More than six years of effort to implement solar panels in our campus parking lot have gone by in vain. According to Inside Climate News, over 5,500 U.S. schools are currently using solar power, and about 1,000 of those schools are in the Bay Area. It’s time the school joined their ranks.
The panels would have to be installed as atop carports or canopies in the parking lot because the buildings here are not structurally strong enough to hold them. Many high schools and universities in the area have installed solar panels in the same fashion.
Research published in the Environmental Research Letters showed that a school’s solar panels could meet up to 75 percent of its electricity needs and reduce its carbon footprint by 28 percent. Installing the panels would also set an admirable example of sustainability for future Saratoga residents to follow.
Feasibility and cost of the panel are manageable concerns. Alumnus Kiran Rachamallu, who was leading the solar panels project until he graduated in 2019, estimates the solar panels would pay for themselves in 15 years. In addition, despite contractors’ reluctance to give hard dates and prices for the installation of the panels, many schools within 10 miles of Saratoga have successfully installed their panels with reasonable costs and within reasonable time frames.
Los Altos High School finished installing 34,000 square feet of solar panels in time for the start of school in 2011. Similarly, Mountain View High School completed 57,000 square feet of solar panels in the past year.
The principal of Los Altos High has stated that constructing Los Altos’s solar panels took longer than their summer break but did not exceed one school year. Nevertheless, Los Altos sectioned off the installation process so that there was still a sufficient amount of parking lot space available for students to park in and be dropped off at. The same could be done at Saratoga High.
The main opponents of the plan do not cite cost or feasibility when criticizing the panels.
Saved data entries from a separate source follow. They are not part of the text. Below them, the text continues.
$ cat src/design/cdrs_ram.sv
// cdrs_ram: generic single-write, single-read RAM with registered read data.
// No dependencies.
module cdrs_ram #(
  parameter int WIDTH = 8,
  parameter int DEPTH = 16
) (
  input  logic                                 clk_i,
  input  logic                                 we_i,
  input  logic [((DEPTH > 1) ? $clog2(DEPTH) : 1)-1:0] waddr_i,
  input  logic [WIDTH-1:0]                     wdata_i,
  input  logic [((DEPTH > 1) ? $clog2(DEPTH) : 1)-1:0] raddr_i,
  output logic [WIDTH-1:0]                     rdata_o
);

  logic [WIDTH-1:0] mem_q [DEPTH];
  logic [WIDTH-1:0] rdata_q;

  always_ff @(posedge clk_i) begin
    if (we_i) begin
      mem_q[waddr_i] <= wdata_i;
    end
    rdata_q <= mem_q[raddr_i];
  end

  assign rdata_o = rdata_q;

endmodule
Rather, the plan has been held off each year by superficial and unreasonable concerns from nearby residents who are afraid that the solar panels would obscure views of the mountains behind the campus.
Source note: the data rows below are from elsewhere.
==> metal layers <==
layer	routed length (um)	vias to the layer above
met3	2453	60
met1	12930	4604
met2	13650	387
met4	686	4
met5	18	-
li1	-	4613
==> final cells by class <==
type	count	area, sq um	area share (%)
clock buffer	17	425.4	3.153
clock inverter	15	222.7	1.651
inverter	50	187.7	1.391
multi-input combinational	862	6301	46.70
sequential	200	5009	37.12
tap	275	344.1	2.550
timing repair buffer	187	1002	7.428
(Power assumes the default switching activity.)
## src/design/wlpa_pkg.sv

```systemverilog
// Shared types and constants for the wave loop playback addresser.
// No dependencies; every design file refers to it by scoped names.
`default_nettype none

package wlpa_pkg;

    localparam int INDEX_W  = 12;
    localparam int LEN_W    = 13;
    localparam int SAMPLE_W = 32;
    localparam int CFG_IDX_W = 3;
    localparam int CFG_DATA_W = 32;
    localparam int S_TDATA_W = 48;
    localparam int M_TDATA_W = 48;

    typedef enum logic [1:0] {
        OP_WRITE   = 2'd0,
        OP_ADVANCE = 2'd1,
        OP_RESTART = 2'd2
    } t_opcode;

    localparam logic [CFG_IDX_W-1:0] CFG_BOUNCE_MODE = 3'd0;
    localparam logic [CFG_IDX_W-1:0] CFG_LOOP_ENABLE = 3'd1;
    localparam logic [CFG_IDX_W-1:0] CFG_LOOP_BEGIN  = 3'd2;
    localparam logic [CFG_IDX_W-1:0] CFG_LAST_INDEX  = 3'd3;
    localparam logic [CFG_IDX_W-1:0] CFG_STORED_LEN  = 3'd4;
    localparam logic [CFG_IDX_W-1:0] CFG_SEED        = 3'd5;

    typedef struct packed {
        logic                bounce;
        logic                loop_en;
        logic [INDEX_W-1:0]  loop_begin;
        logic [INDEX_W-1:0]  last_index;
        logic [LEN_W-1:0]    stored_length;
        logic [SAMPLE_W-1:0] seed;
    } t_cfg;

    // Item in flight between the sequencer and the output stage
    typedef struct packed {
        logic               restart;
        logic               integrate;
        logic               take_mem;
        logic               finished;
        logic [INDEX_W-1:0] index;
    } t_s1;

endpackage

`default_nettype wire

```

## src/design/wlpa_sequencer.sv

```systemverilog
// Play position sequencer: forward stepping and the three-leg ping-pong walk.
// Issues the store read and fills the stage register; uses wlpa_pkg.
`default_nettype none

module wlpa_sequencer #(
    parameter int MAX_SAMPLES = 4096,
    localparam int AW    = $clog2(MAX_SAMPLES),
    localparam int POS_W = $clog2(MAX_SAMPLES + 2)
) (
    input  wire logic                 i_clk,
    input  wire logic                 i_rst_n,
    input  wire wlpa_pkg::t_cfg       i_cfg,
    input  wire logic                 i_accept,
    input  wire logic [1:0]           i_opcode,
    input  wire logic                 i_out_en,
    output logic                      o_ready,
    output logic                      o_s1_valid,
    output wlpa_pkg::t_s1             o_s1,
    output logic                      o_rd_en,
    output logic [AW-1:0]             o_rd_addr
);

    localparam int CW = (POS_W > wlpa_pkg::LEN_W) ? POS_W : wlpa_pkg::LEN_W;
    localparam int PX = (POS_W > wlpa_pkg::INDEX_W) ? POS_W : wlpa_pkg::INDEX_W;

    typedef enum logic [2:0] {
        LEG_LEAD = 3'b001,
        LEG_DOWN = 3'b010,
        LEG_UP   = 3'b100
    } t_leg;

    logic [POS_W-1:0] r_pos, n_pos;
    t_leg             r_leg, n_leg;
    logic             r_ended, n_ended;
    logic             r_s1_valid, n_s1_valid;
    wlpa_pkg::t_s1    r_s1, n_s1;

    logic [CW-1:0] cur_c, lo_c, hi_c, max_c, sl_c, len_c, inc_c;
    logic [PX-1:0] cur_x;

    always_comb begin
        cur_c = CW'(r_pos);
        lo_c  = CW'(i_cfg.loop_begin);
        hi_c  = CW'(i_cfg.last_index);
        max_c = CW'(MAX_SAMPLES);
        sl_c  = CW'(i_cfg.stored_length);
        len_c = (sl_c < max_c) ? sl_c : max_c;
        inc_c = cur_c + CW'(1);
        cur_x = PX'(r_pos);
    end

    assign o_ready = !r_s1_valid || i_out_en;

    always_comb begin
        n_pos      = r_pos;
        n_leg      = r_leg;
        n_ended    = r_ended;
        n_s1       = r_s1;
        n_s1_valid = r_s1_valid && !i_out_en;
        if (i_accept) begin
            n_s1_valid = 1'b0;
            n_s1       = '0;
            unique case (wlpa_pkg::t_opcode'(i_opcode))
                wlpa_pkg::OP_ADVANCE: begin
                    n_s1_valid = 1'b1;
                    if (i_cfg.bounce) begin
                        if (r_ended) begin
                            n_s1.finished = 1'b1;
                        end else begin
                            n_s1.integrate = 1'b1;
                            n_s1.take_mem  = cur_c < max_c;
                            n_s1.index     = cur_x[wlpa_pkg::INDEX_W-1:0];
                            unique case (r_leg)
                                LEG_LEAD: begin
                                    if (cur_c >= hi_c) begin
                                        if (hi_c <= lo_c) begin
                                            n_ended = 1'b1;
                                            n_pos   = POS_W'(inc_c);
                                        end else begin
                                            n_leg = LEG_DOWN;
                                            n_pos = POS_W'(hi_c);
                                        end
                                    end else begin
                                        n_pos = POS_W'(inc_c);
                                    end
                                end
                                LEG_DOWN: begin
                                    if (cur_c <= lo_c) begin
                                        n_leg = LEG_UP;
                                        n_pos = POS_W'(lo_c);
                                    end else begin
                                        n_pos = POS_W'(cur_c - CW'(1));
                                    end
                                end
                                default: begin
                                    if (cur_c >= hi_c) begin
                                        n_leg = LEG_DOWN;
                                        n_pos = POS_W'(hi_c);
                                    end else begin
                                        n_pos = POS_W'(inc_c);
                                    end
                                end
                            endcase
                        end
                    end else begin
                        if (cur_c < len_c) begin
                            n_s1.take_mem = 1'b1;
                            n_s1.index    = cur_x[wlpa_pkg::INDEX_W-1:0];
                        end else begin
                            n_s1.finished = !i_cfg.loop_en;
                        end
                        if (i_cfg.loop_en && cur_c >= hi_c) begin
                            n_pos = POS_W'(lo_c);
                        end else if (cur_c < max_c) begin
                            n_pos = POS_W'(inc_c);
                        end else begin
                            n_pos = POS_W'(max_c);
                        end
                    end
                end
                wlpa_pkg::OP_RESTART: begin
                    n_s1_valid   = 1'b1;
                    n_s1.restart = 1'b1;
                    n_pos        = '0;
                    n_leg        = LEG_LEAD;
                    n_ended      = 1'b0;
                end
                default: ;
            endcase
        end
    end

    always_ff @(posedge i_clk) begin
        if (!i_rst_n) begin
            r_pos      <= '0;
            r_leg      <= LEG_LEAD;
            r_ended    <= 1'b0;
            r_s1_valid <= 1'b0;
        end else begin
            r_pos      <= n_pos;
            r_leg      <= n_leg;
            r_ended    <= n_ended;
            r_s1_valid <= n_s1_valid;
        end
    end

    always_ff @(posedge i_clk) begin
        r_s1 <= n_s1;
    end

    assign o_s1_valid = r_s1_valid;
    assign o_s1       = r_s1;
    assign o_rd_en    = i_accept && (i_opcode == wlpa_pkg::OP_ADVANCE);
    assign o_rd_addr  = r_pos[AW-1:0];

endmodule

`default_nettype wire

```
[src/design/wlpa_pkg.sv]
// Shared types and constants for the wave loop playback addresser.
// No dependencies; every design file refers to it by scoped names.
`default_nettype none

package wlpa_pkg;

    localparam int INDEX_W  = 12;
    localparam int LEN_W    = 13;
    localparam int SAMPLE_W = 32;
    localparam int CFG_IDX_W = 3;
    localparam int CFG_DATA_W = 32;
    localparam int S_TDATA_W = 48;
    localparam int M_TDATA_W = 48;

    typedef enum logic [1:0] {
        OP_WRITE   = 2'd0,
        OP_ADVANCE = 2'd1,
        OP_RESTART = 2'd2
    } t_opcode;

    localparam logic [CFG_IDX_W-1:0] CFG_BOUNCE_MODE = 3'd0;
    localparam logic [CFG_IDX_W-1:0] CFG_LOOP_ENABLE = 3'd1;
    localparam logic [CFG_IDX_W-1:0] CFG_LOOP_BEGIN  = 3'd2;
    localparam logic [CFG_IDX_W-1:0] CFG_LAST_INDEX  = 3'd3;
    localparam logic [CFG_IDX_W-1:0] CFG_STORED_LEN  = 3'd4;
    localparam logic [CFG_IDX_W-1:0] CFG_SEED        = 3'd5;

    typedef struct packed {
        logic                bounce;
        logic                loop_en;
        logic [INDEX_W-1:0]  loop_begin;
        logic [INDEX_W-1:0]  last_index;
        logic [LEN_W-1:0]    stored_length;
        logic [SAMPLE_W-1:0] seed;
    } t_cfg;

    // Item in flight between the sequencer and the output stage
    typedef struct packed {
        logic               restart;
        logic               integrate;
        logic               take_mem;
        logic               finished;
        logic [INDEX_W-1:0] index;
    } t_s1;

endpackage

`default_nettype wire

[src/design/wlpa_output.sv]
// Output stage: predictor integration and the result register.
// Takes the stage register from wlpa_sequencer and store data; uses wlpa_pkg.
`default_nettype none

module wlpa_output (
    input  wire logic                          i_clk,
    input  wire logic                          i_rst_n,
    input  wire logic [wlpa_pkg::SAMPLE_W-1:0] i_seed,
    input  wire logic                          i_s1_valid,
    input  wire wlpa_pkg::t_s1                 i_s1,
    input  wire logic [wlpa_pkg::SAMPLE_W-1:0] i_rd_data,
    input  wire logic                          i_out_ready,
    output logic                               o_out_en,
    output logic                               o_valid,
    output logic      [wlpa_pkg::SAMPLE_W-1:0] o_sample,
    output logic      [wlpa_pkg::INDEX_W-1:0]  o_index,
    output logic                               o_finished
);

    logic                          r_valid;
    logic [wlpa_pkg::SAMPLE_W-1:0] r_pred;
    logic [wlpa_pkg::SAMPLE_W-1:0] r_sample;
    logic [wlpa_pkg::INDEX_W-1:0]  r_index;
    logic                          r_finished;

    logic                          out_en, move, emit;
    logic [wlpa_pkg::SAMPLE_W-1:0] word, sum;

    always_comb begin
        out_en = !r_valid || i_out_ready;
        move   = i_s1_valid && out_en;
        emit   = move && !i_s1.restart;
        word   = i_s1.take_mem ? i_rd_data : '0;
        sum    = r_pred + word;
    end

    always_ff @(posedge i_clk) begin
        if (!i_rst_n) begin
            r_valid <= 1'b0;
            r_pred  <= '0;
        end else begin
            if (out_en) begin
                r_valid <= emit;
            end
            if (move) begin
                if (i_s1.restart) begin
                    r_pred <= i_seed;
                end else if (i_s1.integrate) begin
                    r_pred <= sum;
                end
            end
        end
    end

    always_ff @(posedge i_clk) begin
        if (emit) begin
            r_sample   <= i_s1.integrate ? sum : word;
            r_index    <= i_s1.index;
            r_finished <= i_s1.finished;
        end
    end

    assign o_out_en   = out_en;
    assign o_valid    = r_valid;
    assign o_sample   = r_sample;
    assign o_index    = r_index;
    assign o_finished = r_finished;

endmodule

`default_nettype wire
`config.mk`:
```
export PLATFORM = sky130hd
export DESIGN_NAME = mdpa_front
export DESIGN_NICKNAME = d
export VERILOG_FILES = /design/src/sv/mdpa_pkg.sv /design/src/sv/mdpa_front.sv
export SDC_FILE = /design/constraint.sdc
export NUM_CORES = 1
export LEC_CHECK = 0
export ABC_CLOCK_PERIOD_IN_PS = 4100
export BUFFER_PORTS_ARGS = -buffer_cell sky130_fd_sc_hd__buf_2
export CAP_MARGIN = 20
export CORE_ASPECT_RATIO = 0.75
export CORE_UTILIZATION = 40
export DETAILED_ROUTE_END_ITERATION = 6
export GPL_ROUTABILITY_DRIVEN = 0
export PLACE_DENSITY = 0.57
export SLEW_MARGIN = 20
export SYNTH_ARGS = -nofsm -noshare
export SYNTH_HDL_FRONTEND = slang
export SYNTH_SLANG_ARGS = --single-unit
```
`constraint.sdc`:
```
create_clock -name i_clk -period 4.1 [get_ports i_clk]
set_input_delay 0.205 -clock i_clk [delete_from_list [all_inputs] [get_ports i_clk]]
set_output_delay 0.205 -clock i_clk [all_outputs]
set_load 0.05 [all_outputs]
```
Good things always come with sacrifices, and in this case, the benefits of improving sustainability on campus clearly outweigh the cost of obscuring neighbors’ views. To be clear, neighbors are part of the community, but they don’t own the school and should not dictate policy here.
Still, their firm opposition has so far meant that Saratoga High is in only the first step of the proces. At the moment, the school still needs to present the plan to Sun Power, the company that would oversee the installation, conduct another feasibility assessment and present the plan to administrators and the school board before the project can begin.
All these steps should happen without delay. Climate change, stemming from the massive emissions of carbon dioxide and other greenhouse gases, is one of the biggest present-day issues that will only grow in the near future. According to the European’s Union’s ECMWF Copernicus Atmosphere Monitoring Service, we are currently dealing with a record of 370 million emitted tons of carbon dioxide from bushfires in Australia. It poses a more urgent threat to us than it did 10 years ago.
Implementing solar panels in the parking lots is a small but significant step in the right direction. It would not only better protect the environment but set a better example for students to follow. In short, reducing the school’s carbon footprint matters more than protecting nearby residents’ views. The time for solar power at SHS is now.